O- If Germany lagged behind, one should point to the better opportunities that could be found outside of Germany for the most exceptional people, not to mention the likes of Freud, and Einstein, who had no choice but to leave. I don’t know what would have shaken the Germans and the Japanese from what you consider a cultural funk, whatever that is, but it is not demonstrated that the destruction of millions of people helped rather than hinder the defunkization of these countries. War does make a people exert itself and produces inovations in all walks of life…but is that the right price for canned food? Is the Holocaust justified because we now fly in jets? Do we praise nuclear bombs because we also gained nuclear energy? The question is: When is progress actually progress?

— It takes a certain kind of cultural, as well as economic, rot to allow fascistic depotism to creep in. While I appreciate your eloquent rhetoric, I think your idealism is sorely misplaced.
O- My idealism aside, which you believe I have, in Germany Hitler rose because of the Versailles treaty, not due to a cultural funk. In Italy, Fascism rose to power of premises that were very much socialistic and not unlike what did eventually took it’s place, only to switch gears and drop the lies, and even then we must not forget the overpowering influence on both germany and italy of the public’s fear of Bolshevism.

— And I’m incredibly idealistic.

Under your model, how is the issue of inertia dealt with?
O- I don’t have a model, but when I do, I don’t think that it would have violence, war and destruction as the prime force acting on a mass. Nature exerts itself on the mass as well so that it too could count as an effective mover. Like war, natural disasters, for example, unite in concerted action, the masses.

O- The white and india cultures did not mix, but not because they were necessary beyond the possibility of being able to combine and mix. It happened that way just as it could have happened in any number of ways. Also, indians were mixed, were integrated and lost within the white culture, the american culture, just as every other native culture abandoned it’s own to be absorbed into, and mixed with the white man’s culture. If cultures fail to resist it is because they can’t compete; but that is an opinion.
Remember that those millions of christians were not out to destroy, but to improve. haven’t you seen Little House on the Praire? Those white people were so nice they even saved some indins. Alas, we must always be weary of self-appointed improvers of mankind…

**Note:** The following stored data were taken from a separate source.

`config.mk`:
```
export PLATFORM = sky130hd
export DESIGN_NAME = tim_group_ctrl
export DESIGN_NICKNAME = d
export VERILOG_FILES = /design/src/logic/tim_pkg.sv /design/src/logic/tim_bypass.sv /design/src/logic/tim_group_ctrl.sv
export VERILOG_INCLUDE_DIRS = /design/src /design/src/logic
export SDC_FILE = /design/constraint.sdc
export NUM_CORES = 1
export LEC_CHECK = 0
export ABC_AREA = 1
export BUFFER_PORTS_ARGS = -buffer_cell sky130_fd_sc_hd__buf_2
export CAP_MARGIN = 20
export CORE_MARGIN = 10
export CORE_UTILIZATION = 50
export DETAILED_ROUTE_END_ITERATION = 12
export PLACE_DENSITY = 0.72
export SYNTH_ARGS = -nofsm -noshare
export SYNTH_HDL_FRONTEND = slang
export SYNTH_SLANG_ARGS = --single-unit
```
`constraint.sdc`:
```
create_clock -name clk -period 1.2 [get_ports clk]
set_input_delay 0.18 -clock clk [delete_from_list [all_inputs] [get_ports clk]]
set_output_delay 0.18 -clock clk [all_outputs]
set_load 0.01 [all_outputs]
```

Imp, I assume you are using Democracked eggs.

…providing they use the “ideal” as their model. Otherwise the result will be self-destruction.

Xunzian, do you actually believe we are incapable of modernizing industrial infrastructure without killing 7,000,000 give or take, of our fellow human beings?

weary indeed…

-Imp

what they use as their model is irrelevant. it is shaped by those who can shape it.